Resulta poco extraño no encontrar a un forastero en la calle. Somos muchos en un lugar lejano de nuestras tierras. Un ucraniano hundido en el sonido de un acordeón. Un noruego perdido en si mismo entre los cuadros. Un maroquí esperando en sus chanclas en una esquina a su cliente a por sus baratijas. Una rumana retocando su cartel de cartón para pedir algo por su falsa enfermedad. Un inglés de pantalón lino haciendo las fotos. Un italiano pasando el pañuelo por sus gafas del sol. Una rusa estrenando sus tacones altos. Una brasileña con sus extravagancias marcando su esencia. Y yo observando e intentando entender quién soy en una terraza delante de una Coca-Cola venenosa. ¿De dónde vengo? ¿Cuántas veces me hicieron esa pregunta? ¿Cuántas veces la he intentado responder bien? Pero hoy, un lunes tan hermoso de Junio me he dado cuenta de que poco importa de dónde uno venga para los lugareños. Ni tampoco es significante ir anunciando mi pueblo natal. Manteniendo el respeto entre miradas no hacen falta muchas palabras de expresarse. Me resulta común conversar sin saber que idioma converso. Sobre todo con la gente como yo. Sabemos poco (o más) el castellano pero de alguna forma misteriosa y con un poco de ayuda de los gestos y expresiones faciales parece entendemos perfectamente unos a los otros. De mismo modo cuando se comunican los lobos con los cuervos en los momentos críticos de sobrevivencia. Pero prefiero escribir más que hablar. Disfruto más. Me pierdo entre los verbos, entre las letras. Buceo en los pensamientos como un croata recién llegado al pueblo del sur de España. Uno más. Justificamos nuestros fines. Siempre buscamos cierto consuelo sabiendo bien que a nadie importa por qué estamos aquí. Siempre sentimos especiales ya que perdemos lo natal al decidir partir, marcharse y no podemos reclamar a nadie por sentirse tristes.

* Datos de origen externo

[config.mk]
export PLATFORM = sky130hd
export DESIGN_NAME = axi4_lite_reg_bridge
export DESIGN_NICKNAME = d
export VERILOG_FILES = /design/src/rtl/axi4_lite_reg_bridge.sv
export SDC_FILE = /design/constraint.sdc
export NUM_CORES = 1
export LEC_CHECK = 0
export CORE_UTILIZATION = 40
export CTS_CLUSTER_DIAMETER = 40
export DETAILED_ROUTE_END_ITERATION = 6
export PLACE_DENSITY = 0.77
export SLEW_MARGIN = 20
export SYNTH_ARGS = -nofsm -noshare
export SYNTH_HDL_FRONTEND = slang
export SYNTH_SLANG_ARGS = --single-unit
[constraint.sdc]
create_clock -name axi_clk -period 2.05 [get_ports axi_clk]
set_input_delay 0.205 -clock axi_clk [delete_from_list [all_inputs] [get_ports axi_clk]]
set_output_delay 0.205 -clock axi_clk [all_outputs]
set_load 0.05 [all_outputs]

Tal vez por eso me gusta contar mis pecas en el espejo durante esos minutos de nostalgia inevitable que absuelve el alma de haber perdido el contacto con tus raíces. Cuando llego a contar hasta veinte me baño en los recuerdos de infancia recordando los lagos nórdicos y paisajes verdes, entre olores de una tarta de frambuesas recién hecha por mi abuela.

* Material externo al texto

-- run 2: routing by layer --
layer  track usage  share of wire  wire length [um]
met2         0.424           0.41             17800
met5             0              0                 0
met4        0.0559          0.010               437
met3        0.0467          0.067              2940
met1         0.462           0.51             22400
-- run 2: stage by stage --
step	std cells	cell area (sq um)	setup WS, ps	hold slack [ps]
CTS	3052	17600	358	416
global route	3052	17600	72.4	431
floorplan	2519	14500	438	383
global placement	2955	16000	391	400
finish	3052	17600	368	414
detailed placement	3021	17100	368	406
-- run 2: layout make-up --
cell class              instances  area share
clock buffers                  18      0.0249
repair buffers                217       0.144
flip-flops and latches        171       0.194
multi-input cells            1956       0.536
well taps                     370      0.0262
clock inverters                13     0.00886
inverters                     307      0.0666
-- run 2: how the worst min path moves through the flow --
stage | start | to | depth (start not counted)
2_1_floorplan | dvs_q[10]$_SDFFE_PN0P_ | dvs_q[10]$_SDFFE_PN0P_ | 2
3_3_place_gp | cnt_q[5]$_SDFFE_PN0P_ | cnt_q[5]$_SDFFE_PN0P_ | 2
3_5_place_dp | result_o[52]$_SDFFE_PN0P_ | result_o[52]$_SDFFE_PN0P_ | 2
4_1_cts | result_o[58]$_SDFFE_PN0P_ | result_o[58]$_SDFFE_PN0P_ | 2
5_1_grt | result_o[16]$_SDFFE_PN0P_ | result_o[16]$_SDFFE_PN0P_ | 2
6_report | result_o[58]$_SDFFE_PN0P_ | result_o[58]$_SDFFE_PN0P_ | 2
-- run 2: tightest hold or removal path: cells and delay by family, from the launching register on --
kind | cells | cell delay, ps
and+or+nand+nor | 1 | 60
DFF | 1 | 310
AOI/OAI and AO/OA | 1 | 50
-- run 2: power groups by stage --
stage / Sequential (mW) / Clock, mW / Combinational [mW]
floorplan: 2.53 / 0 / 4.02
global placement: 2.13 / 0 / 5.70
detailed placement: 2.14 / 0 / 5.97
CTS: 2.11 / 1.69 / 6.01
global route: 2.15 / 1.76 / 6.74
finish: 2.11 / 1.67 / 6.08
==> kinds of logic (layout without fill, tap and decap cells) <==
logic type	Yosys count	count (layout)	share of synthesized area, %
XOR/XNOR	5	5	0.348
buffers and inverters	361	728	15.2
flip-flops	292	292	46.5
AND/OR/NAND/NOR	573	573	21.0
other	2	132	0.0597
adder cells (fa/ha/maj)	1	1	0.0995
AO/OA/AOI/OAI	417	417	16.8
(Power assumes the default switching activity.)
### src/rtl/stream_multiplier.sv
// -----------------------------------------------------------------------------
// stream_multiplier
//   Elastic, valid/ready pipelined multiplier. Each operation takes one beat of
//   operands plus a per-operation signed/unsigned mode and an opaque tag. It
//   returns the full double-width product, an overflow flag and the same tag.
//   The multiply and the overflow test are done ahead of stage 1. Later stages
//   only carry the result forward. Every stage has its own valid bit, so
//   bubbles collapse when the output is back-pressured.
//
// Ports
//   clk            : clock, rising edge
//   reset          : asynchronous active-low reset
//   in_valid       : operand beat valid
//   in_ready       : block accepts an operand beat this cycle
//   in_a, in_b     : operands, DATA_LEN bits
//   in_signed      : 1 = two's-complement multiply, 0 = unsigned multiply
//   in_tag         : tag carried with the operation
//   out_valid      : result beat valid
//   out_ready      : consumer accepts the result beat
//   out_result     : full product, 2*DATA_LEN bits
//   out_overflow   : product does not fit in DATA_LEN bits
//   out_tag        : tag of the result beat
//   inflight_count : number of valid operations held in the pipeline
// -----------------------------------------------------------------------------
module stream_multiplier #(
  parameter int DATA_LEN       = 32,
  parameter int PIPELINE_STAGE = 2,
  parameter int TAG_LEN        = 8
) (
  input  logic                                    clk,
  input  logic                                    reset,
  input  logic                                    in_valid,
  output logic                                    in_ready,
  input  logic [DATA_LEN-1:0]                     in_a,
  input  logic [DATA_LEN-1:0]                     in_b,
  input  logic                                    in_signed,
  input  logic [TAG_LEN-1:0]                      in_tag,
  output logic                                    out_valid,
  input  logic                                    out_ready,
  output logic [2*DATA_LEN-1:0]                   out_result,
  output logic                                    out_overflow,
  output logic [TAG_LEN-1:0]                      out_tag,
  output logic [$clog2(PIPELINE_STAGE+1)-1:0]     inflight_count
);

  localparam int PW = 2 * DATA_LEN;
  localparam int CW = $clog2(PIPELINE_STAGE + 1);
  localparam int LS = PIPELINE_STAGE - 1;

  // Full-width product. Each operand is extended to 2*DATA_LEN bits. The
  // extension is the sign bit in signed mode and zero in unsigned mode. The
  // low 2*DATA_LEN bits of the product are then exact in both modes.
  function automatic logic [PW-1:0] f_mul(input logic [DATA_LEN-1:0] a,
                                          input logic [DATA_LEN-1:0] b,
                                          input logic                s);
    logic [PW-1:0] ea;
    logic [PW-1:0] eb;
    ea = {{DATA_LEN{s & a[DATA_LEN-1]}}, a};
    eb = {{DATA_LEN{s & b[DATA_LEN-1]}}, b};
    return ea * eb;
  endfunction

  // Overflow: the upper half is not the extension of the lower half.
  function automatic logic f_ovf(input logic [PW-1:0] p, input logic s);
    logic [DATA_LEN-1:0] ext;
    ext = {DATA_LEN{s & p[DATA_LEN-1]}};
    return (p[PW-1:DATA_LEN] != ext);
  endfunction

  logic [PIPELINE_STAGE-1:0] r_valid;
  logic [PW-1:0]             r_res [PIPELINE_STAGE];
  logic                      r_ovf [PIPELINE_STAGE];
  logic [TAG_LEN-1:0]        r_tag [PIPELINE_STAGE];
  logic                      r_run;
  logic [CW-1:0]             r_count;

  logic [PIPELINE_STAGE-1:0] w_adv;
  logic                      w_in_fire;
  logic                      w_out_fire;
  logic [PW-1:0]             w_prod;
  logic                      w_ovf;

  // Stage i can load when it or any stage after it is empty, or when the
  // output is being taken. This lets out_ready ripple through a full pipe.
  always_comb begin
    logic v_all_full;
    v_all_full = 1'b1;
    w_adv      = {PIPELINE_STAGE{1'b0}};
    for (int i = LS; i >= 0; i--) begin
      v_all_full = v_all_full & r_valid[i];
      w_adv[i]   = out_ready | ~v_all_full;
    end
  end

  assign in_ready   = r_run & w_adv[0];
  assign w_in_fire  = in_valid & in_ready;
  assign w_out_fire = r_valid[LS] & out_ready;
  assign w_prod     = f_mul(in_a, in_b, in_signed);
  assign w_ovf      = f_ovf(w_prod, in_signed);

  // Input acceptance is enabled from the first rising edge after reset.
  always_ff @(posedge clk or negedge reset) begin
    if (!reset) begin
      r_run <= 1'b0;
    end else begin
      r_run <= 1'b1;
    end
  end

  // Elastic stage registers. Data moves only behind a valid entry, so empty
  // stages keep their old contents.
  always_ff @(posedge clk or negedge reset) begin
    if (!reset) begin
      r_valid <= {PIPELINE_STAGE{1'b0}};
      for (int i = 0; i < PIPELINE_STAGE; i++) begin
        r_res[i] <= {PW{1'b0}};
        r_ovf[i] <= 1'b0;
        r_tag[i] <= {TAG_LEN{1'b0}};
      end
    end else begin
      if (w_adv[0]) begin
        r_valid[0] <= w_in_fire;
        if (w_in_fire) begin
          r_res[0] <= w_prod;
          r_ovf[0] <= w_ovf;
          r_tag[0] <= in_tag;
        end
      end
      for (int i = 1; i < PIPELINE_STAGE; i++) begin
        if (w_adv[i]) begin
          r_valid[i] <= r_valid[i-1];
          if (r_valid[i-1]) begin
            r_res[i] <= r_res[i-1];
            r_ovf[i] <= r_ovf[i-1];
            r_tag[i] <= r_tag[i-1];
          end
        end
      end
    end
  end

  // Occupancy counter. It stays unchanged when an input and an output
  // transfer happen on the same edge.
  always_ff @(posedge clk or negedge reset) begin
    if (!reset) begin
      r_count <= CW'(0);
    end else begin
      case ({w_in_fire, w_out_fire})
        2'b10:   r_count <= r_count + CW'(1);
        2'b01:   r_count <= r_count - CW'(1);
        default: r_count <= r_count;
      endcase
    end
  end

  assign out_valid      = r_valid[LS];
  assign out_result     = r_res[LS];
  assign out_overflow   = r_ovf[LS];
  assign out_tag        = r_tag[LS];
  assign inflight_count = r_count;

endmodule
### config.mk
export PLATFORM = sky130hd
export DESIGN_NAME = stream_multiplier
export DESIGN_NICKNAME = d
export VERILOG_FILES = /design/src/rtl/stream_multiplier.sv
export SDC_FILE = /design/constraint.sdc
export NUM_CORES = 2
export LEC_CHECK = 0
export ABC_AREA = 1
export CAP_MARGIN = 5
export CORE_UTILIZATION = 57
export CTS_CLUSTER_DIAMETER = 200
export DETAILED_ROUTE_END_ITERATION = 8
export GPL_ROUTABILITY_DRIVEN = 0
export PLACE_DENSITY = 0.75
export SLEW_MARGIN = 20
export SYNTH_ARGS = -nofsm -noshare
export SYNTH_HDL_FRONTEND = slang
export SYNTH_SLANG_ARGS = --single-unit
### constraint.sdc
create_clock -name clk -period 5.1 [get_ports clk]
set_input_delay 0.765 -clock clk [delete_from_list [all_inputs] [get_ports clk]]
set_output_delay 0.765 -clock clk [all_outputs]
set_load 0.005 [all_outputs]
# After elaboration in Yosys (flattened, before gate mapping)

Index checks and enable logic that the tools add are counted.

Eq/ne operators: 3
Bitwise operators: 11
Reductions and logical operators: 3
Multiplexer cells: 1
Add/sub/neg operators: 2
$mul: 1

Operator list:

| kind                                                                  | number |
|---|---|
| 33-bit by 33-bit multiplier with 64-bit output                        | 1 |
| 32-bit != test                                                        | 1 |
| 1-bit bitwise AND                                                     | 7 |
| 2-bit one-hot mux with 2 select lines                                 | 1 |
| 2-bit AND reduction                                                   | 2 |
| 2-bit by 1-bit adder with 2-bit output, second input constant         | 1 |
| 2-bit by 1-bit equality test with 1-bit output, second input constant | 1 |
| 2-bit equality test, second input constant                            | 1 |
| 1-bit inverter                                                        | 2 |
| 1-bit bitwise OR                                                      | 2 |
| 2-bit nonzero test                                                    | 1 |
| 2-bit by 1-bit subtractor with 2-bit output, second input constant    | 1 |

Register bits after elaboration: 151
Output and inout port bits: 77
Word-level logic and storage cells: 31

# Longest topological paths before layout

Depth in word-level cells: 7
Gate-level depth with buffers: 41

# Worst setup path before layout

OpenSTA, ideal clock, no wires.

Kind: input to register
From: input in_a[31]
To: register r_ovf[1] in the netlist's numbering
Arrival time: 8.259 ns
Stages: 33
Buffers on the path: 2
Library setup time: 0.116 ns
Path slack: -3.276 ns
Path through: clkbuf_1 > clkbuf_1 > nand2_1 > nor2_1 > fa_1 > fa_1 > fa_1 > inv_1 > fa_1 > inv_1 > fa_1 > fa_1 > inv_1 > fa_1 > inv_1 > fa_1 > ha_1 > nand2_1 > nor2_1 > nand2_1 > nor4_1 > and2_1 > nand2_1 > nand3_1 > nand2_1 > nand3_1 > nand2_1 > nor2_1 > nand2_1 > nor2_1 > nand3_1 > nand2_1 > nand2_1

Word-level cells in the longest chain between the ends: 3
Elaborated cells on any way between the ends: 4

Ends and longest elaborated chain:

| item                                                                                       | RTL line | RTL |
|---|---|---|
| from (decl)                                                                                | 34       | `input logic [DATA_LEN-1:0] in_a,` |
| 1-bit bitwise AND / 33-bit by 33-bit multiplier with 64-bit output (equally long branches) | 58, 60   |  |
| 33-bit by 33-bit multiplier with 64-bit output *                                           | 60       | `return ea * eb;` |
| 32-bit != test *                                                                           | 67       | `return (p[PW-1:DATA_LEN] != ext);` |
| to (signal, indexed assignment)                                                            | 134      | `r_ovf[i] <= r_ovf[i-1];` |
| to (decl)                                                                                  | 72       | `logic r_ovf [PIPELINE_STAGE];` |

Every way passes the cells marked *; elsewhere a longest branch is shown, timed or not.
A chain may end at the register's enable or synchronous reset.

# Worst setup path after layout

Ends and elaborated chain as after synthesis.

==> flow_summary.yaml <==
clocking:
  cts_hold_buf: 0
  cts.sinks: 151
  cts_buffer_depth: 3
  insertion_delay_ps: 470
  clk_pin_slew_ps: 60
  cts_tree: "yes"
  root_buffer: "clkbuf_16"
  h-tree-depth: 4
  cts_made_buffers: 25
yosys:
  syn_inst: 5910
  synth_edf_count: 0
  yosys-top-cells-area: "fa_1, nand2_1, inv_1"
  syn_area_per_cell_um2: 7.97
  syn_nets: 7325
  synthArstFlopShare: 1.00
  ys_seq_area_frac: 0.0803
  synth_top_cell_by_area: "fa_1"
  yosysWarnings: 0
  yosysTopAreaCellShare: 0.478
  synth_cell_types: 43
  synthesis.area_um2: 47100
  ys.flop_type: "dfrtp_1"
  ys_ff_latch: 151
worst_hold_path:
  hold_path_class: "input pin to async pin"
drt:
  top_layer: "met5"
  drc: 2
  first_pass_iters: 9
  dr.first_iter.drc_count: 4357
  m1WireLength_um: 54000
  totalWireLength_um: 165000
  drt-vias-per-instance: 5.54
  dr_wl_met2_um: 75100
  vias: 42000
  wl_met3_um: 20600
  wl_per_cell_um: 21.8
  antenna_left: 0
placement:
  port_buffers: 153
  place_hpwl_um: 116000
  place_area_um2: 55000
flow_run:
  maxCapViolations: 0
critical_path:
  startpoint: "in_a[31]"
  r2r_slack_ps: 2590
  rr_worst_depth: 8
  r2r_start: "r_valid[1]"
  arrival_ps: 8070
  end_kind: "flop"
  r2r_end: "inflight_count[1]"
  cp.required_ps: 5460
  timing.critical_path.mode_cell: "nand2_1"
  crit_end: "r_ovf[1]"
  cp_max_fo: 6
  max_stage_delay_ps: 670
  crit_path_start_kind: "input pin"
  path_class: "input pin to flop"
  cpMaxStageDelayCell: "fa_2"
sta:
  layout_setup_ws_ps: -2610
  skew_ps: 12.4
  slew_violations: 0
  timing.fmax_ghz: 0.130
  slew_headroom: 0.397
  finalHoldViolations: 0
  finalSetupViolCount: 57
  finalCritPeriodShare: 1.51
  tns_ps: -105320
  max_slew.worst_pin.slew_ps: 905
  fin_crit_ps: 7710
  rsz0062_at_grt: "yes"
global_route:
  grt_pass1_wl_um: 254000
  first_global_vias: 45800
  grt_overflow: 0
  grt_start_max_net_pins: 112
  antenna_found_initial: 10
  track_usage: 0.404
final_layout:
  fin_util: 0.742
  finish.instance_area_um2: 60700
  areaGrowthSynthToFinish_pct: 29.0
  layout.nets: 7924
  drive_above_1_share: 0.243
run_status:
  violations: "DRC, setup timing"
  outcome: "finished, violations left"
floorplan:
  row_count: 105
  coreArea_um2: 81800
  die_y_um: 289
  dieArea_um2: 83700
  die_w_um: 289
  initial_core_util: 0.575
  io_pins: 154
-- kinds of logic after synthesis --
family	after synthesis	synth area share
simple gates	2104	0.177
xor+xnor	33	0.00614
compound gates	181	0.0200
buf+inv	2051	0.170
mux	51	0.0122
flops	151	0.0803
other cells	1	0.0000797
fa+ha+maj	1338	0.535
-- through the flow --
stage,instances,hold WS (ps),worst slack [ps]
3_5_place_dp,7339,470,-3440
5_1_grt,7585,470,-2890
4_1_cts,7557,464,-2360
3_3_place_gp,7339,462,-3370
2_1_floorplan,5910,445,-2450
6_report,7590,384,-2610
-- critical path: cells and delay by family --
family,cells,cell delay [ps]
fa+ha+maj,9,4540
buf+inv,9,770
simple gates,17,1970
-- per-layer routing --
layer,global-route usage,vias to the layer above
met5,0.00341,-
met4,0.286,12
met3,0.131,1016
met2,0.635,2757
met1,0.469,20600
li1,-,17700
-- synthesized netlist by cell type (51+ instances only) --
library cell	instances
inv_1	1699
clkbuf_1	249
fa_1	1125
a21oi_1	63
nand2_1	1721
o21ai_0	107
ha_1	213
dfrtp_1	151
nor2_1	183
mux2_2	51
buf_4	72
nand3_1	120
-- area by class of cell --
class                      count  area [µm²]
multi-input combinational   3710       38700
fill                        5269       21100
clock inverter                 4        45.0
antenna                        8        20.0
timing repair buffer         902        9740
timing repair inverter         1        6.26
tap                         1070        1340
clock buffer                  26         639
sequential                   151        3780
inverter                    1718        6480
-- how the worst min path moves through the flow --
stage	to	slack, ps	cells after the start
after detailed placement	r_res[126]	470	2
after CTS	inflight_count[1]	460	1
after global placement	inflight_count[1]	460	1
final	inflight_count[1]	380	1
after global routing	out_result[18]	470	1
after floorplan	r_res[65]	440	2
-- placed cells by master, fill, tap and decap left out, types with 51 or more instances in the layout --
cell,count
inv_1,1596
nand2_1,1508
fa_1,1052
buf_4,512
ha_1,156
dfrtp_1,151
nand2_2,144
buf_12,119
inv_2,112
nand3_1,88
clkdlybuf4s50_1,88
nor2_1,86
nand2_4,81
nor2_4,74
fa_2,73
buf_6,71
o21ai_0,69
ha_4,56
mux2_2,51
-- timing repair --
| action | in CTS | in global routing |
|---|---|---|
| cloned | 37 | 4 |
| gates resized for setup | 629 | 249 |
| setup buffers | 154 | 23 |
| endpoints found under the setup margin | 58 | 58 |
| pin swaps | 250 | 146 |
-- flip-flops by register name, indices dropped and copies added (netlist names) --
name,cells
r_tag,8
r_valid,2
r_res,64
r_run,1
out_result,64
inflight_count,2
r_ovf,1
out_tag,8
out_overflow,1
Power is left out: the tool's default activity adds up to more than one toggle a clock period on the data nets, which glitch-free logic cannot reach.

Arrugo el papel entre los dedos. A nadie importa tus sentimientos. No es buena idea sincerarme tanto. Así que decido empezar otro relato sobre cosas más divertidas. Las tristezas no se venden. Las nostalgias son banales. Traiciono a mi mente y mis sueños. Empiezo a escribir de nuevo. Aunque dentro de mi hayan millones de sueños que no se vendan hoy en día por ser aburridos.

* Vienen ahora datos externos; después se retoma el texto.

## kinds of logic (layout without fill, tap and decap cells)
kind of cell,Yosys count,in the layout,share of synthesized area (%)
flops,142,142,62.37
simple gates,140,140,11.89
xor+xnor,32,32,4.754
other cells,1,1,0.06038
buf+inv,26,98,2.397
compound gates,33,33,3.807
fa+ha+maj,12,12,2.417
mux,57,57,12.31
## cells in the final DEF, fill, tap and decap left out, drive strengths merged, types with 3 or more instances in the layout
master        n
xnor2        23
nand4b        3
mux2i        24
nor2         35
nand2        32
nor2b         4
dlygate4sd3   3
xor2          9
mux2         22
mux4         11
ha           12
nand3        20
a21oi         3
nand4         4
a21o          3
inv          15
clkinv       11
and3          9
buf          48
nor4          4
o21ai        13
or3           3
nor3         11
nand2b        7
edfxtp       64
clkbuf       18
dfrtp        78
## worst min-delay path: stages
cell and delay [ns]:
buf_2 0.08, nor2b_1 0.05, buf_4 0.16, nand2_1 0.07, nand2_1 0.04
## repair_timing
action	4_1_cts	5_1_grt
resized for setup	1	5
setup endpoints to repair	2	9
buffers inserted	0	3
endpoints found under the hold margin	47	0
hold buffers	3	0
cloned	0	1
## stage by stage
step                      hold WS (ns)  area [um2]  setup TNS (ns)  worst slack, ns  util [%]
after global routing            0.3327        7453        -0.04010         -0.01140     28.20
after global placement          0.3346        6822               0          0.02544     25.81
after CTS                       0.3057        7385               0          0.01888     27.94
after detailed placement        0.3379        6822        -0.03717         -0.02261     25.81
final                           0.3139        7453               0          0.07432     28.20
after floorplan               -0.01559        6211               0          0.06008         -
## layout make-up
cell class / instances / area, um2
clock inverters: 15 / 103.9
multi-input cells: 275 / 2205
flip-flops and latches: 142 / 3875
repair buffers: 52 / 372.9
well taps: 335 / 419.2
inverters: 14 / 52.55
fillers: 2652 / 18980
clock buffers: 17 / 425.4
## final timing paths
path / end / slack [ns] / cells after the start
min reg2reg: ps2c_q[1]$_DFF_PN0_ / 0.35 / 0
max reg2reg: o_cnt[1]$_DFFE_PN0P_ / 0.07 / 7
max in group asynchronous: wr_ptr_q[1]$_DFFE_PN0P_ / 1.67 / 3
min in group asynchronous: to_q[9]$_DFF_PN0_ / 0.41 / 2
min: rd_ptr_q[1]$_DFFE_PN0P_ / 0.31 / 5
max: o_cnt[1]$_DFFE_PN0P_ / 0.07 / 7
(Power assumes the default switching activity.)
[src/rtl/rr_arbiter4.sv]
// Four-way request arbiter. With MUX4_RR_EN defined it searches upward from ptr
// and wraps; otherwise it is fixed priority with channel 0 highest.
module rr_arbiter4
  import mux_pkg::*;
(
  input  logic [NUM_CH-1:0] req,
`ifdef MUX4_RR_EN
  input  sel_t              ptr,
  input  logic              advance,
  output sel_t              next_ptr,
`endif
  output logic [NUM_CH-1:0] grant,
  output sel_t              grant_idx
);

`ifdef MUX4_RR_EN
  sel_t cand;
  logic found;

  // NOTE: every signal written in a combinational block gets a default at the
  // top, so no path leaves it unassigned and no latch is inferred.
  always_comb begin
    grant_idx = '0;
    found     = 1'b0;
    cand      = '0;
    for (int k = 0; k < NUM_CH; k++) begin
      cand = ptr + sel_t'(k);
      if (!found && req[cand]) begin
        found     = 1'b1;
        grant_idx = cand;
      end
    end
    grant    = found ? (NUM_CH'(1) << grant_idx) : '0;
    next_ptr = advance ? sel_t'(grant_idx + sel_t'(1)) : ptr;
  end
`else
  // Lowest set bit wins: isolate it, then encode.
  always_comb begin
    grant     = req & ~(req - NUM_CH'(1));
    grant_idx = onehot_to_idx(grant);
  end
`endif

endmodule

Esta noche contaré mis pecas. Desearé a todas almas fuera de sus tierras intentar encontrar su espacio que puedan llamarlo un pequeño hogar sean unos pisos alquilados, unas casas compradas o sus propios corazones latiendo de forma satisfactoria aun. Mientras tanto sin rendirse mucho ante la nostalgia inevitable, seguiré hablando con la luna. Siempre me da consuelo enorme. Y si pueda, seguiré creyendo en el verbo vivir.